Output all of the entries exactly as they are given.

::: Data provided :::

==> design.v <==
module DFF(D,clk,reset,Q);
	input D;  
	input clk;  
	input reset;  
	output reg Q;  
	always @(posedge clk or posedge reset) 
	begin
 		if(reset==1'b1)
  		Q <= 1'b0; 
 		else 
  		Q <= D; 
	end 
endmodule 
module partial_products (
	input [31:0]a,
	input [31:0]b,
	output reg [31:0][63:0]p_prods
);
	integer i;
	always @(a or b)
	begin
		for(i=0; i<32; i=i+1)begin
			if(b[i] == 1)begin
				p_prods[i] = a << i;
			end
			else
				p_prods[i] = 64'h00000000;
		end
	end
endmodule
module FA (
	input [63:0] x,
	input [63:0] y,
	input [63:0] z,
	output [63:0] u,
	output [63:0] v);
assign u = x^y^z;
assign v[0] = 0;
assign v[63:1] = (x&y) | (y&z) | (z&x);
endmodule
module rdcla (sum, cout, a, b, cin,clk);
	input [31:0] a, b;
	input cin,clk;
	output reg [31:0] sum;
	output reg cout;
	wire [32:0] carry0, carry1;
	wire [32:0] carry0_1, carry1_1, carry0_2, carry1_2, carry0_4, carry1_4, carry0_8, carry1_8, carry0_16, carry1_16;
	wire [32:0] carry0_1d, carry1_1d, carry0_2d, carry1_2d, carry0_4d, carry1_4d, carry0_8d, carry1_8d, carry0_16d, carry1_16d;
	wire [32:0] carry_final;
	wire [31:0] p0, p1, p2, p3, p4, p5, p6;
	assign carry0[0] = 1'b0;
	assign carry1[0] = 1'b1;
	assign p0 = a^b;
	DFF DFFP1 [31:0] (p0,clk,1'b0,p1);
	DFF DFFP2 [31:0] (p1,clk,1'b0,p2);
	DFF DFFP3 [31:0] (p2,clk,1'b0,p3);
	DFF DFFP4 [31:0] (p3,clk,1'b0,p4);
	DFF DFFP5 [31:0] (p4,clk,1'b0,p5);
	DFF DFFP6 [31:0] (p5,clk,1'b0,p6);
	assign carry_final = carry0_16 | (carry1_16 & {33{cin}});
	always @(*)
	begin
		sum = p6^carry_final[31:0];
		cout = carry_final[32];	
	end
	kpg_init init [32:1] (carry1[32:1], carry0[32:1], a[31:0], b[31:0], clk);
	assign carry1_1d[0] = carry1[0];
	assign carry0_1d[0] = carry0[0];
	assign carry1_2d[1:0] = carry1_1[1:0];
	assign carry0_2d[1:0] = carry0_1[1:0];
	assign carry1_4d[3:0] = carry1_2[3:0];
	assign carry0_4d[3:0] = carry0_2[3:0];
	assign carry1_8d[7:0] = carry1_4[7:0];
	assign carry0_8d[7:0] = carry0_4[7:0];
	assign carry1_16d[15:0] = carry1_8[15:0];
	assign carry0_16d[15:0] = carry0_8[15:0];
	kpg itr_1 [32:1] (carry1[32:1], carry0[32:1], carry1[31:0], carry0[31:0], carry1_1d[32:1], carry0_1d[32:1]);
	DFF DFF1 [32:0] (carry1_1d[32:0],clk,1'b0,carry1_1[32:0]);
	DFF DFF2 [32:0] (carry0_1d[32:0],clk,1'b0,carry0_1[32:0]);
	kpg itr_2 [32:2] (carry1_1[32:2], carry0_1[32:2], carry1_1[30:0], carry0_1[30:0], carry1_2d[32:2], carry0_2d[32:2]);
	DFF DFF3 [32:0] (carry1_2d[32:0],clk,1'b0,carry1_2[32:0]);
	DFF DFF4 [32:0] (carry0_2d[32:0],clk,1'b0,carry0_2[32:0]);
	kpg itr_4 [32:4] (carry1_2[32:4], carry0_2[32:4], carry1_2[28:0], carry0_2[28:0], carry1_4d[32:4], carry0_4d[32:4]);
	DFF DFF5 [32:0] (carry1_4d[32:0],clk,1'b0,carry1_4[32:0]);
	DFF DFF6 [32:0] (carry0_4d[32:0],clk,1'b0,carry0_4[32:0]);
	kpg itr_8 [32:8] (carry1_4[32:8], carry0_4[32:8], carry1_4[24:0], carry0_4[24:0], carry1_8d[32:8], carry0_8d[32:8]);
	DFF DFF7 [32:0] (carry1_8d[32:0],clk,1'b0,carry1_8[32:0]);
	DFF DFF8 [32:0] (carry0_8d[32:0],clk,1'b0,carry0_8[32:0]);
	kpg itr_16 [32:16] (carry1_8[32:16], carry0_8[32:16], carry1_8[16:0], carry0_8[16:0], carry1_16d[32:16], carry0_16d[32:16]);
	DFF DFF9 [32:0] (carry1_16d[32:0],clk,1'b0,carry1_16[32:0]);
	DFF DFF10 [32:0] (carry0_16d[32:0],clk,1'b0,carry0_16[32:0]);
endmodule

:::

[Output of the exercise]:
==> design.v <==
module DFF(D,clk,reset,Q);
	input D;  
	input clk;  
	input reset;  
	output reg Q;  
	always @(posedge clk or posedge reset) 
	begin
 		if(reset==1'b1)
  		Q <= 1'b0; 
 		else 
  		Q <= D; 
	end 
endmodule 
module partial_products (
	input [31:0]a,
	input [31:0]b,
	output reg [31:0][63:0]p_prods
);
	integer i;
	always @(a or b)
	begin
		for(i=0; i<32; i=i+1)begin
			if(b[i] == 1)begin
				p_prods[i] = a << i;
			end
			else
				p_prods[i] = 64'h00000000;
		end
	end
endmodule
module FA (
	input [63:0] x,
	input [63:0] y,
	input [63:0] z,
	output [63:0] u,
	output [63:0] v);
assign u = x^y^z;
assign v[0] = 0;
assign v[63:1] = (x&y) | (y&z) | (z&x);
endmodule
module rdcla (sum, cout, a, b, cin,clk);
	input [31:0] a, b;
	input cin,clk;
	output reg [31:0] sum;
	output reg cout;
	wire [32:0] carry0, carry1;
	wire [32:0] carry0_1, carry1_1, carry0_2, carry1_2, carry0_4, carry1_4, carry0_8, carry1_8, carry0_16, carry1_16;
	wire [32:0] carry0_1d, carry1_1d, carry0_2d, carry1_2d, carry0_4d, carry1_4d, carry0_8d, carry1_8d, carry0_16d, carry1_16d;
	wire [32:0] carry_final;
	wire [31:0] p0, p1, p2, p3, p4, p5, p6;
	assign carry0[0] = 1'b0;
	assign carry1[0] = 1'b1;
	assign p0 = a^b;
	DFF DFFP1 [31:0] (p0,clk,1'b0,p1);
	DFF DFFP2 [31:0] (p1,clk,1'b0,p2);
	DFF DFFP3 [31:0] (p2,clk,1'b0,p3);
	DFF DFFP4 [31:0] (p3,clk,1'b0,p4);
	DFF DFFP5 [31:0] (p4,clk,1'b0,p5);
	DFF DFFP6 [31:0] (p5,clk,1'b0,p6);
	assign carry_final = carry0_16 | (carry1_16 & {33{cin}});
	always @(*)
	begin
		sum = p6^carry_final[31:0];
		cout = carry_final[32];	
	end
	kpg_init init [32:1] (carry1[32:1], carry0[32:1], a[31:0], b[31:0], clk);
	assign carry1_1d[0] = carry1[0];
	assign carry0_1d[0] = carry0[0];
	assign carry1_2d[1:0] = carry1_1[1:0];
	assign carry0_2d[1:0] = carry0_1[1:0];
	assign carry1_4d[3:0] = carry1_2[3:0];
	assign carry0_4d[3:0] = carry0_2[3:0];
	assign carry1_8d[7:0] = carry1_4[7:0];
	assign carry0_8d[7:0] = carry0_4[7:0];
	assign carry1_16d[15:0] = carry1_8[15:0];
	assign carry0_16d[15:0] = carry0_8[15:0];
	kpg itr_1 [32:1] (carry1[32:1], carry0[32:1], carry1[31:0], carry0[31:0], carry1_1d[32:1], carry0_1d[32:1]);
	DFF DFF1 [32:0] (carry1_1d[32:0],clk,1'b0,carry1_1[32:0]);
	DFF DFF2 [32:0] (carry0_1d[32:0],clk,1'b0,carry0_1[32:0]);
	kpg itr_2 [32:2] (carry1_1[32:2], carry0_1[32:2], carry1_1[30:0], carry0_1[30:0], carry1_2d[32:2], carry0_2d[32:2]);
	DFF DFF3 [32:0] (carry1_2d[32:0],clk,1'b0,carry1_2[32:0]);
	DFF DFF4 [32:0] (carry0_2d[32:0],clk,1'b0,carry0_2[32:0]);
	kpg itr_4 [32:4] (carry1_2[32:4], carry0_2[32:4], carry1_2[28:0], carry0_2[28:0], carry1_4d[32:4], carry0_4d[32:4]);
	DFF DFF5 [32:0] (carry1_4d[32:0],clk,1'b0,carry1_4[32:0]);
	DFF DFF6 [32:0] (carry0_4d[32:0],clk,1'b0,carry0_4[32:0]);
	kpg itr_8 [32:8] (carry1_4[32:8], carry0_4[32:8], carry1_4[24:0], carry0_4[24:0], carry1_8d[32:8], carry0_8d[32:8]);
	DFF DFF7 [32:0] (carry1_8d[32:0],clk,1'b0,carry1_8[32:0]);
	DFF DFF8 [32:0] (carry0_8d[32:0],clk,1'b0,carry0_8[32:0]);
	kpg itr_16 [32:16] (carry1_8[32:16], carry0_8[32:16], carry1_8[16:0], carry0_8[16:0], carry1_16d[32:16], carry0_16d[32:16]);
	DFF DFF9 [32:0] (carry1_16d[32:0],clk,1'b0,carry1_16[32:0]);
	DFF DFF10 [32:0] (carry0_16d[32:0],clk,1'b0,carry0_16[32:0]);
endmodule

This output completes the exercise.